DESCRIPTION OF THE TASK. Given the entries that follow, write out exactly the lines starting at the one containing "## run 2: cell type report" and ending at the one containing "met4: 4.79 / 0 / 0.75", both ends included, and only those.

RECORDS FOR THIS TASK.
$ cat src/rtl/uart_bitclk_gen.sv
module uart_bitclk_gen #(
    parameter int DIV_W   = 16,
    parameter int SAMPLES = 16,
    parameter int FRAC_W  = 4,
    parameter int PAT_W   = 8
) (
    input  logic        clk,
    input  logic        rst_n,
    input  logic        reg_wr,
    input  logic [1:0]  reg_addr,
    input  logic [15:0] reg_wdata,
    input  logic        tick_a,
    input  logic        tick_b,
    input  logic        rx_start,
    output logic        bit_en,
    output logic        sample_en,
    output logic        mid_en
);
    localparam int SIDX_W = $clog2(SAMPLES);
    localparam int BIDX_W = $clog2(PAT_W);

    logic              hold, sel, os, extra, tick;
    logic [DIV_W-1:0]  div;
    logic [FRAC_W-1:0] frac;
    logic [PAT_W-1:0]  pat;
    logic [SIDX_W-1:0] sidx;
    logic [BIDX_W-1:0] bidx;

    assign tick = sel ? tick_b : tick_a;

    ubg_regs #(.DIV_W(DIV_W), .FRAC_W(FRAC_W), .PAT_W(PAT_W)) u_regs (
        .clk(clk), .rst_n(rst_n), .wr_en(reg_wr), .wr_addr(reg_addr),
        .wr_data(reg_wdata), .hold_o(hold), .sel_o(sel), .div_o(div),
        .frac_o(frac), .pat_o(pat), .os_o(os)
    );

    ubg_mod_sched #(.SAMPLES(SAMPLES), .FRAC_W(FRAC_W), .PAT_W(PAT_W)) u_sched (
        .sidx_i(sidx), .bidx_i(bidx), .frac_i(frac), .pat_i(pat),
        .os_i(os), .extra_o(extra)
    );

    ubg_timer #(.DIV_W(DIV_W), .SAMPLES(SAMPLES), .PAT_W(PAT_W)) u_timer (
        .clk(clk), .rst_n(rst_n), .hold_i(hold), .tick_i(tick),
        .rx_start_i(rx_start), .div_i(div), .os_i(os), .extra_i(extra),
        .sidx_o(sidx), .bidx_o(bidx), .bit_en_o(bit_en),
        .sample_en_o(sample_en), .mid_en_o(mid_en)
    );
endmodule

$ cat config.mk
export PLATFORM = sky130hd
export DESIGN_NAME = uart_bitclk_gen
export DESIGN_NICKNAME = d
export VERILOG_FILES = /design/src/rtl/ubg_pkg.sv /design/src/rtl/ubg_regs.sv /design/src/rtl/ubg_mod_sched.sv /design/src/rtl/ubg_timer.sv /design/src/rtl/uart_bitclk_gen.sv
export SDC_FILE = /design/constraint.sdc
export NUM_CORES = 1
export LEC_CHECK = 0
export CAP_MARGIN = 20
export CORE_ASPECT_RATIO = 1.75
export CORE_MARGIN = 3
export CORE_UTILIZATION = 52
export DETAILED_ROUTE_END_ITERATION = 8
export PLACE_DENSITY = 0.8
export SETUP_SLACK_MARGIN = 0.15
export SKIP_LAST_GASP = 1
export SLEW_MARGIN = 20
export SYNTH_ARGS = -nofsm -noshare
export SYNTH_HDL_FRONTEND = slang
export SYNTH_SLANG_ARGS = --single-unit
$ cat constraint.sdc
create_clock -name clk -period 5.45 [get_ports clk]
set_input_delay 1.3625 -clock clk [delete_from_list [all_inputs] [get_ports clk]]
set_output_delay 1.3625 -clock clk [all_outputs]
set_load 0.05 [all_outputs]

* * *

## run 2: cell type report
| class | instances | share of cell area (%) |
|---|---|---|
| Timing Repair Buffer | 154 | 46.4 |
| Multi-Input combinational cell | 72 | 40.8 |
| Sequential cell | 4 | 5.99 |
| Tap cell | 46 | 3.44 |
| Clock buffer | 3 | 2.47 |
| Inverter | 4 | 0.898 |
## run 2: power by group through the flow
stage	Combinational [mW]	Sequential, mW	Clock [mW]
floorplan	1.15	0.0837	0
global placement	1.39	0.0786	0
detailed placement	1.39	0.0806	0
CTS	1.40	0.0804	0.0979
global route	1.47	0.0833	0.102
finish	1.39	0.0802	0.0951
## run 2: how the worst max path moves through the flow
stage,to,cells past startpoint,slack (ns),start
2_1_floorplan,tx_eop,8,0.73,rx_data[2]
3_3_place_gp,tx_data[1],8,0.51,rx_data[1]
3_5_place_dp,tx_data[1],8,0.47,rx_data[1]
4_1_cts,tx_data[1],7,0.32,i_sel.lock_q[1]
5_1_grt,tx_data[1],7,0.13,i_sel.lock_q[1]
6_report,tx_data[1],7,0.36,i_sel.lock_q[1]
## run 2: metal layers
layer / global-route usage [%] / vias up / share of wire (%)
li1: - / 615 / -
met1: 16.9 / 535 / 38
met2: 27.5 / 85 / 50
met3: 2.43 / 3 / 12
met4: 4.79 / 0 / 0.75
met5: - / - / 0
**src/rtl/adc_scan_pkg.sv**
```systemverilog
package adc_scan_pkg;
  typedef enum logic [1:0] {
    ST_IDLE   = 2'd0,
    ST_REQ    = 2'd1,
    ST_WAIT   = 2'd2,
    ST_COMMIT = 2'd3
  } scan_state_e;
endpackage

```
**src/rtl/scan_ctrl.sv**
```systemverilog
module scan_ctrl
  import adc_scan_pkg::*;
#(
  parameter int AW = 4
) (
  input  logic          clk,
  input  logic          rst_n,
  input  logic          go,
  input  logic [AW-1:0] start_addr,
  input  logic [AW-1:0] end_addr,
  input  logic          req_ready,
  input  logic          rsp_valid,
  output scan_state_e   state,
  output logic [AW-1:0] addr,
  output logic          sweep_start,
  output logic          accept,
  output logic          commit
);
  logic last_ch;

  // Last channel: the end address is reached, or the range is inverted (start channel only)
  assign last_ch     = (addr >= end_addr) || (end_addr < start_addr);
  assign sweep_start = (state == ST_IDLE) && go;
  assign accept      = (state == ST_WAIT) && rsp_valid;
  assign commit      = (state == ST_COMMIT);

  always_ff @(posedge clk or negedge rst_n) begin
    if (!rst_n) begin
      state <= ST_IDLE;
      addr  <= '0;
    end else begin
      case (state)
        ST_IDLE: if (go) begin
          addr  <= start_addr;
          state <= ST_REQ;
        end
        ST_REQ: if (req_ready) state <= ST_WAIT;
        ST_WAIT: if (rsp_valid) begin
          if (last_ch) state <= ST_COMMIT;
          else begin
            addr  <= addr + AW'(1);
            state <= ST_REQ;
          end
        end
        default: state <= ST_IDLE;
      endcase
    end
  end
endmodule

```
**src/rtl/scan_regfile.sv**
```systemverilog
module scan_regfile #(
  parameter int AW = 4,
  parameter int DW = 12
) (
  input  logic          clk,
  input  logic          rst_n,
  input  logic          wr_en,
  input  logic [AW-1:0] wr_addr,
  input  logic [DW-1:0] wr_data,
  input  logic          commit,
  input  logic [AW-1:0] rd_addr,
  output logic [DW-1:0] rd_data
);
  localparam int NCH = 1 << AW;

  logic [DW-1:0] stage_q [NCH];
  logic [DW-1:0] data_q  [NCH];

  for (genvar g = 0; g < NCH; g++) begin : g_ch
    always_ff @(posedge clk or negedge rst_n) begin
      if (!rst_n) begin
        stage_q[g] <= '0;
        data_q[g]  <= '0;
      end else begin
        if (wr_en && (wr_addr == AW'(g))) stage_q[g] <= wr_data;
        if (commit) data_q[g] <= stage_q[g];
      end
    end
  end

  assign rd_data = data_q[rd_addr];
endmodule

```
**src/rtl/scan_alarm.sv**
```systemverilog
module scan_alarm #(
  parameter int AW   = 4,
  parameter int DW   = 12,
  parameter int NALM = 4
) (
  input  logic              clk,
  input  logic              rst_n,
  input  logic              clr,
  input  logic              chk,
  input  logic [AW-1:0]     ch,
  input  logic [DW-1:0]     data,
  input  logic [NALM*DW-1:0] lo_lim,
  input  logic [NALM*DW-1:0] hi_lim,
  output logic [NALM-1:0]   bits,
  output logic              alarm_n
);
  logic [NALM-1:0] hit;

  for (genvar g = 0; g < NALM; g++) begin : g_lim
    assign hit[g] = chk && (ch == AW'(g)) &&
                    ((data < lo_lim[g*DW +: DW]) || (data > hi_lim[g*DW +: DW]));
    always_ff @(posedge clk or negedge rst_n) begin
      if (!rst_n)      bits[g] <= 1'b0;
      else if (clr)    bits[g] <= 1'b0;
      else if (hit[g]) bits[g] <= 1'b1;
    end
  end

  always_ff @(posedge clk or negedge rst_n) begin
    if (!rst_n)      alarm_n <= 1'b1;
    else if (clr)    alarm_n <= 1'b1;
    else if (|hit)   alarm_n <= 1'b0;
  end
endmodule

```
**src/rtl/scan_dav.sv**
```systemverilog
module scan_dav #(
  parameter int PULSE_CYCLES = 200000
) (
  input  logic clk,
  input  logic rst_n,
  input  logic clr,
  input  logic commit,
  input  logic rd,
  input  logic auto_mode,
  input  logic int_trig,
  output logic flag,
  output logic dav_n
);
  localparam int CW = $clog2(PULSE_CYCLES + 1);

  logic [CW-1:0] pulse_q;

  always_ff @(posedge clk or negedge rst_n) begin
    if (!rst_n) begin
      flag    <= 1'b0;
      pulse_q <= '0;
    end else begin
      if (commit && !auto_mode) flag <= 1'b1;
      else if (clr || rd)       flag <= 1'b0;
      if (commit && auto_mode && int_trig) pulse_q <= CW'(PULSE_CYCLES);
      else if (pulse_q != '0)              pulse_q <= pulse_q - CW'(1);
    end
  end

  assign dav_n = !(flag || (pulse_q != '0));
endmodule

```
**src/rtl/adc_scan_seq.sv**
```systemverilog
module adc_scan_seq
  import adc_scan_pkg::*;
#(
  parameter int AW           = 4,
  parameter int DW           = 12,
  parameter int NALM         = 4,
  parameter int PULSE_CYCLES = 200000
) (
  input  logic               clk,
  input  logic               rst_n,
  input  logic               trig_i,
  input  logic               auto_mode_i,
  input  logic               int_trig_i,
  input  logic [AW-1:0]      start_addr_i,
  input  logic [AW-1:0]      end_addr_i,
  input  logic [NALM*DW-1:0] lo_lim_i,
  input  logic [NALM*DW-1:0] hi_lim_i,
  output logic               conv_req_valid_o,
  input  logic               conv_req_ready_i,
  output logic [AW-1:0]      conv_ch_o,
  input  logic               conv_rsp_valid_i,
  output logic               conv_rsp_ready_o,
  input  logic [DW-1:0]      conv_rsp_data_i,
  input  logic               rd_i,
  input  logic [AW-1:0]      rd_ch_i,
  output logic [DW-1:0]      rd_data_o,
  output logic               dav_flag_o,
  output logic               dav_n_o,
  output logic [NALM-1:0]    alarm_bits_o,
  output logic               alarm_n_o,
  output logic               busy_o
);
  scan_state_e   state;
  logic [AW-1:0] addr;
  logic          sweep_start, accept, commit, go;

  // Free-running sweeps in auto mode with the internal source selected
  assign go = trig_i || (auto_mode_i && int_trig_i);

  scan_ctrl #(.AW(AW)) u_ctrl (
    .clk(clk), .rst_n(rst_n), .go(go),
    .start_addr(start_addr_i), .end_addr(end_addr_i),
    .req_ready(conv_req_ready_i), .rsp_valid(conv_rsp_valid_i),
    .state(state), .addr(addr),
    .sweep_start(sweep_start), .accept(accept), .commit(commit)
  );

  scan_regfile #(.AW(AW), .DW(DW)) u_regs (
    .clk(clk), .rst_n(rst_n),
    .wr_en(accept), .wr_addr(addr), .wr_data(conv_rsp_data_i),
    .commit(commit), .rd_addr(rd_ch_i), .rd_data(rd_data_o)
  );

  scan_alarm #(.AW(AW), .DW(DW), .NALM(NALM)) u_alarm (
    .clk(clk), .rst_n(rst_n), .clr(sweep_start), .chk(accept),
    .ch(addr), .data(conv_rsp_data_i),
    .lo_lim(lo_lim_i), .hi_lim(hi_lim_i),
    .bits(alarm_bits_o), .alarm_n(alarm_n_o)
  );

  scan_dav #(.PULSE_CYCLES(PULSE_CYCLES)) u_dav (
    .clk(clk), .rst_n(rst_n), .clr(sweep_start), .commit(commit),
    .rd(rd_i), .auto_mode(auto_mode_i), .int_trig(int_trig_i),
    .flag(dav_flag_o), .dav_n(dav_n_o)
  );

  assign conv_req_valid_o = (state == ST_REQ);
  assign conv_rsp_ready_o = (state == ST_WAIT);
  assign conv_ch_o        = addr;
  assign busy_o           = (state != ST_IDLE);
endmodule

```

RESPONSE TO THIS EXERCISE.
## run 2: cell type report
| class | instances | share of cell area (%) |
|---|---|---|
| Timing Repair Buffer | 154 | 46.4 |
| Multi-Input combinational cell | 72 | 40.8 |
| Sequential cell | 4 | 5.99 |
| Tap cell | 46 | 3.44 |
| Clock buffer | 3 | 2.47 |
| Inverter | 4 | 0.898 |
## run 2: power by group through the flow
stage	Combinational [mW]	Sequential, mW	Clock [mW]
floorplan	1.15	0.0837	0
global placement	1.39	0.0786	0
detailed placement	1.39	0.0806	0
CTS	1.40	0.0804	0.0979
global route	1.47	0.0833	0.102
finish	1.39	0.0802	0.0951
## run 2: how the worst max path moves through the flow
stage,to,cells past startpoint,slack (ns),start
2_1_floorplan,tx_eop,8,0.73,rx_data[2]
3_3_place_gp,tx_data[1],8,0.51,rx_data[1]
3_5_place_dp,tx_data[1],8,0.47,rx_data[1]
4_1_cts,tx_data[1],7,0.32,i_sel.lock_q[1]
5_1_grt,tx_data[1],7,0.13,i_sel.lock_q[1]
6_report,tx_data[1],7,0.36,i_sel.lock_q[1]
## run 2: metal layers
layer / global-route usage [%] / vias up / share of wire (%)
li1: - / 615 / -
met1: 16.9 / 535 / 38
met2: 27.5 / 85 / 50
met3: 2.43 / 3 / 12
met4: 4.79 / 0 / 0.75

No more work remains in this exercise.